BRIEF: The answer should consist of each line from the data below that includes "slave".

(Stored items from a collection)

## src/rtl/risc_id_ex_pipe_reg_if.sv

```systemverilog
// Decode/Execute stage bundle: D-side fields flow in, registered E-side copies flow out.
interface risc_id_ex_pipe_reg_if #(
  parameter int XLEN = 32,
  parameter int RA_W = 5
);
  logic            valid_d;
  logic            branch_d;
  logic [1:0]      result_src_d;
  logic            mem_write_d;
  logic            alu_src_d;
  logic            reg_write_d;
  logic [2:0]      alu_control_d;
  logic [XLEN-1:0] rd1_d;
  logic [XLEN-1:0] rd2_d;
  logic [XLEN-1:0] pc_d;
  logic [XLEN-1:0] pc_plus4_d;
  logic [XLEN-1:0] imm_ext_d;
  logic [RA_W-1:0] rs1_d;
  logic [RA_W-1:0] rs2_d;
  logic [RA_W-1:0] rd_d;

  logic            valid_e;
  logic            branch_e;
  logic [1:0]      result_src_e;
  logic            mem_write_e;
  logic            alu_src_e;
  logic            reg_write_e;
  logic [2:0]      alu_control_e;
  logic [XLEN-1:0] rd1_e;
  logic [XLEN-1:0] rd2_e;
  logic [XLEN-1:0] pc_e;
  logic [XLEN-1:0] pc_plus4_e;
  logic [XLEN-1:0] imm_ext_e;
  logic [RA_W-1:0] rs1_e;
  logic [RA_W-1:0] rs2_e;
  logic [RA_W-1:0] rd_e;

  modport master (
    output valid_d, branch_d, result_src_d, mem_write_d, alu_src_d, reg_write_d,
           alu_control_d, rd1_d, rd2_d, pc_d, pc_plus4_d, imm_ext_d, rs1_d, rs2_d, rd_d,
    input  valid_e, branch_e, result_src_e, mem_write_e, alu_src_e, reg_write_e,
           alu_control_e, rd1_e, rd2_e, pc_e, pc_plus4_e, imm_ext_e, rs1_e, rs2_e, rd_e
  );

  modport slave (
    input  valid_d, branch_d, result_src_d, mem_write_d, alu_src_d, reg_write_d,
           alu_control_d, rd1_d, rd2_d, pc_d, pc_plus4_d, imm_ext_d, rs1_d, rs2_d, rd_d,
    output valid_e, branch_e, result_src_e, mem_write_e, alu_src_e, reg_write_e,
           alu_control_e, rd1_e, rd2_e, pc_e, pc_plus4_e, imm_ext_e, rs1_e, rs2_e, rd_e
  );
endinterface

```

## src/rtl/risc_id_ex_pipe_reg.sv

```systemverilog
// Decode->Execute pipeline register with stall/flush and saturating instruction/bubble counters.
// Priority each edge: rst > flush > stall > load.
module risc_id_ex_pipe_reg #(
  parameter int XLEN  = 32,
  parameter int RA_W  = 5,
  parameter int CNT_W = 16
) (
  input  logic                 clk_i,
  input  logic                 rst_i,
  input  logic                 stall_e_i,
  input  logic                 flush_e_i,
  risc_id_ex_pipe_reg_if.slave pipe,
  output logic [CNT_W-1:0]     instr_cnt_o,
  output logic [CNT_W-1:0]     bubble_cnt_o
);

  typedef struct packed {
    logic            valid;
    logic            branch;
    logic [1:0]      result_src;
    logic            mem_write;
    logic            alu_src;
    logic            reg_write;
    logic [2:0]      alu_control;
    logic [XLEN-1:0] rd1;
    logic [XLEN-1:0] rd2;
    logic [XLEN-1:0] pc;
    logic [XLEN-1:0] pc_plus4;
    logic [XLEN-1:0] imm_ext;
    logic [RA_W-1:0] rs1;
    logic [RA_W-1:0] rs2;
    logic [RA_W-1:0] rd;
  } ex_fields_t;

  ex_fields_t       e_q, e_d;
  logic [CNT_W-1:0] instr_cnt_q, instr_cnt_d;
  logic [CNT_W-1:0] bubble_cnt_q, bubble_cnt_d;

  function automatic logic [CNT_W-1:0] sat_inc(input logic [CNT_W-1:0] v);
    return (v == {CNT_W{1'b1}}) ? v : v + CNT_W'(1);
  endfunction

  always_comb begin
    e_d          = e_q;
    instr_cnt_d  = instr_cnt_q;
    bubble_cnt_d = bubble_cnt_q;
    if (flush_e_i) begin
      // a bubble carries rd=0 so forwarding logic can never match it
      e_d          = '0;
      bubble_cnt_d = sat_inc(bubble_cnt_q);
    end else if (!stall_e_i) begin
      e_d.valid       = pipe.valid_d;
      e_d.branch      = pipe.branch_d & pipe.valid_d;
      e_d.result_src  = pipe.result_src_d;
      e_d.mem_write   = pipe.mem_write_d & pipe.valid_d;
      e_d.alu_src     = pipe.alu_src_d;
      e_d.reg_write   = pipe.reg_write_d & pipe.valid_d;
      e_d.alu_control = pipe.alu_control_d;
      e_d.rd1         = pipe.rd1_d;
      e_d.rd2         = pipe.rd2_d;
      e_d.pc          = pipe.pc_d;
      e_d.pc_plus4    = pipe.pc_plus4_d;
      e_d.imm_ext     = pipe.imm_ext_d;
      e_d.rs1         = pipe.rs1_d;
      e_d.rs2         = pipe.rs2_d;
      e_d.rd          = pipe.rd_d;
      if (pipe.valid_d) instr_cnt_d  = sat_inc(instr_cnt_q);
      else              bubble_cnt_d = sat_inc(bubble_cnt_q);
    end
  end

  always_ff @(posedge clk_i) begin
    if (rst_i) begin
      e_q          <= '0;
      instr_cnt_q  <= '0;
      bubble_cnt_q <= '0;
    end else begin
      e_q          <= e_d;
      instr_cnt_q  <= instr_cnt_d;
      bubble_cnt_q <= bubble_cnt_d;
    end
  end

  assign pipe.valid_e       = e_q.valid;
  assign pipe.branch_e      = e_q.branch;
  assign pipe.result_src_e  = e_q.result_src;
  assign pipe.mem_write_e   = e_q.mem_write;
  assign pipe.alu_src_e     = e_q.alu_src;
  assign pipe.reg_write_e   = e_q.reg_write;
  assign pipe.alu_control_e = e_q.alu_control;
  assign pipe.rd1_e         = e_q.rd1;
  assign pipe.rd2_e         = e_q.rd2;
  assign pipe.pc_e          = e_q.pc;
  assign pipe.pc_plus4_e    = e_q.pc_plus4;
  assign pipe.imm_ext_e     = e_q.imm_ext;
  assign pipe.rs1_e         = e_q.rs1;
  assign pipe.rs2_e         = e_q.rs2;
  assign pipe.rd_e          = e_q.rd;

  assign instr_cnt_o  = instr_cnt_q;
  assign bubble_cnt_o = bubble_cnt_q;

endmodule

```

## src/flat_wrapper.sv

```systemverilog
// flat-port wrapper written by rule: the top's interface ports become plain ports
module risc_id_ex_pipe_reg_flat 
#(
  parameter int XLEN  = 32,
  parameter int RA_W  = 5,
  parameter int CNT_W = 16
)
  (clk_i, rst_i, stall_e_i, flush_e_i, instr_cnt_o, bubble_cnt_o, pipe_valid_d, pipe_branch_d, pipe_result_src_d, pipe_mem_write_d, pipe_alu_src_d, pipe_reg_write_d, pipe_alu_control_d, pipe_rd1_d, pipe_rd2_d, pipe_pc_d, pipe_pc_plus4_d, pipe_imm_ext_d, pipe_rs1_d, pipe_rs2_d, pipe_rd_d, pipe_valid_e, pipe_branch_e, pipe_result_src_e, pipe_mem_write_e, pipe_alu_src_e, pipe_reg_write_e, pipe_alu_control_e, pipe_rd1_e, pipe_rd2_e, pipe_pc_e, pipe_pc_plus4_e, pipe_imm_ext_e, pipe_rs1_e, pipe_rs2_e, pipe_rd_e);
  risc_id_ex_pipe_reg_if #(.XLEN(XLEN), .RA_W(RA_W)) pipe_i ();
  input  logic clk_i;
  input  logic rst_i;
  input  logic stall_e_i;
  input  logic flush_e_i;
  output logic [CNT_W-1:0] instr_cnt_o;
  output logic [CNT_W-1:0] bubble_cnt_o;
  input wire logic [$bits(pipe_i.valid_d)-1:0] pipe_valid_d;
  input wire logic [$bits(pipe_i.branch_d)-1:0] pipe_branch_d;
  input wire logic [$bits(pipe_i.result_src_d)-1:0] pipe_result_src_d;
  input wire logic [$bits(pipe_i.mem_write_d)-1:0] pipe_mem_write_d;
  input wire logic [$bits(pipe_i.alu_src_d)-1:0] pipe_alu_src_d;
  input wire logic [$bits(pipe_i.reg_write_d)-1:0] pipe_reg_write_d;
  input wire logic [$bits(pipe_i.alu_control_d)-1:0] pipe_alu_control_d;
  input wire logic [$bits(pipe_i.rd1_d)-1:0] pipe_rd1_d;
  input wire logic [$bits(pipe_i.rd2_d)-1:0] pipe_rd2_d;
  input wire logic [$bits(pipe_i.pc_d)-1:0] pipe_pc_d;
  input wire logic [$bits(pipe_i.pc_plus4_d)-1:0] pipe_pc_plus4_d;
  input wire logic [$bits(pipe_i.imm_ext_d)-1:0] pipe_imm_ext_d;
  input wire logic [$bits(pipe_i.rs1_d)-1:0] pipe_rs1_d;
  input wire logic [$bits(pipe_i.rs2_d)-1:0] pipe_rs2_d;
  input wire logic [$bits(pipe_i.rd_d)-1:0] pipe_rd_d;
  output wire logic [$bits(pipe_i.valid_e)-1:0] pipe_valid_e;
  output wire logic [$bits(pipe_i.branch_e)-1:0] pipe_branch_e;
  output wire logic [$bits(pipe_i.result_src_e)-1:0] pipe_result_src_e;
  output wire logic [$bits(pipe_i.mem_write_e)-1:0] pipe_mem_write_e;
  output wire logic [$bits(pipe_i.alu_src_e)-1:0] pipe_alu_src_e;
  output wire logic [$bits(pipe_i.reg_write_e)-1:0] pipe_reg_write_e;
  output wire logic [$bits(pipe_i.alu_control_e)-1:0] pipe_alu_control_e;
  output wire logic [$bits(pipe_i.rd1_e)-1:0] pipe_rd1_e;
  output wire logic [$bits(pipe_i.rd2_e)-1:0] pipe_rd2_e;
  output wire logic [$bits(pipe_i.pc_e)-1:0] pipe_pc_e;
  output wire logic [$bits(pipe_i.pc_plus4_e)-1:0] pipe_pc_plus4_e;
  output wire logic [$bits(pipe_i.imm_ext_e)-1:0] pipe_imm_ext_e;
  output wire logic [$bits(pipe_i.rs1_e)-1:0] pipe_rs1_e;
  output wire logic [$bits(pipe_i.rs2_e)-1:0] pipe_rs2_e;
  output wire logic [$bits(pipe_i.rd_e)-1:0] pipe_rd_e;
  assign pipe_i.valid_d = pipe_valid_d;
  assign pipe_i.branch_d = pipe_branch_d;
  assign pipe_i.result_src_d = pipe_result_src_d;
  assign pipe_i.mem_write_d = pipe_mem_write_d;
  assign pipe_i.alu_src_d = pipe_alu_src_d;
  assign pipe_i.reg_write_d = pipe_reg_write_d;
  assign pipe_i.alu_control_d = pipe_alu_control_d;
  assign pipe_i.rd1_d = pipe_rd1_d;
  assign pipe_i.rd2_d = pipe_rd2_d;
  assign pipe_i.pc_d = pipe_pc_d;
  assign pipe_i.pc_plus4_d = pipe_pc_plus4_d;
  assign pipe_i.imm_ext_d = pipe_imm_ext_d;
  assign pipe_i.rs1_d = pipe_rs1_d;
  assign pipe_i.rs2_d = pipe_rs2_d;
  assign pipe_i.rd_d = pipe_rd_d;
  assign pipe_valid_e = pipe_i.valid_e;
  assign pipe_branch_e = pipe_i.branch_e;
  assign pipe_result_src_e = pipe_i.result_src_e;
  assign pipe_mem_write_e = pipe_i.mem_write_e;
  assign pipe_alu_src_e = pipe_i.alu_src_e;
  assign pipe_reg_write_e = pipe_i.reg_write_e;
  assign pipe_alu_control_e = pipe_i.alu_control_e;
  assign pipe_rd1_e = pipe_i.rd1_e;
  assign pipe_rd2_e = pipe_i.rd2_e;
  assign pipe_pc_e = pipe_i.pc_e;
  assign pipe_pc_plus4_e = pipe_i.pc_plus4_e;
  assign pipe_imm_ext_e = pipe_i.imm_ext_e;
  assign pipe_rs1_e = pipe_i.rs1_e;
  assign pipe_rs2_e = pipe_i.rs2_e;
  assign pipe_rd_e = pipe_i.rd_e;
  risc_id_ex_pipe_reg #(.XLEN(XLEN), .RA_W(RA_W), .CNT_W(CNT_W)) u_core (.clk_i(clk_i), .rst_i(rst_i), .stall_e_i(stall_e_i), .flush_e_i(flush_e_i), .pipe(pipe_i), .instr_cnt_o(instr_cnt_o), .bubble_cnt_o(bubble_cnt_o));
endmodule
```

ANSWER BOX:
  modport slave (
  risc_id_ex_pipe_reg_if.slave pipe,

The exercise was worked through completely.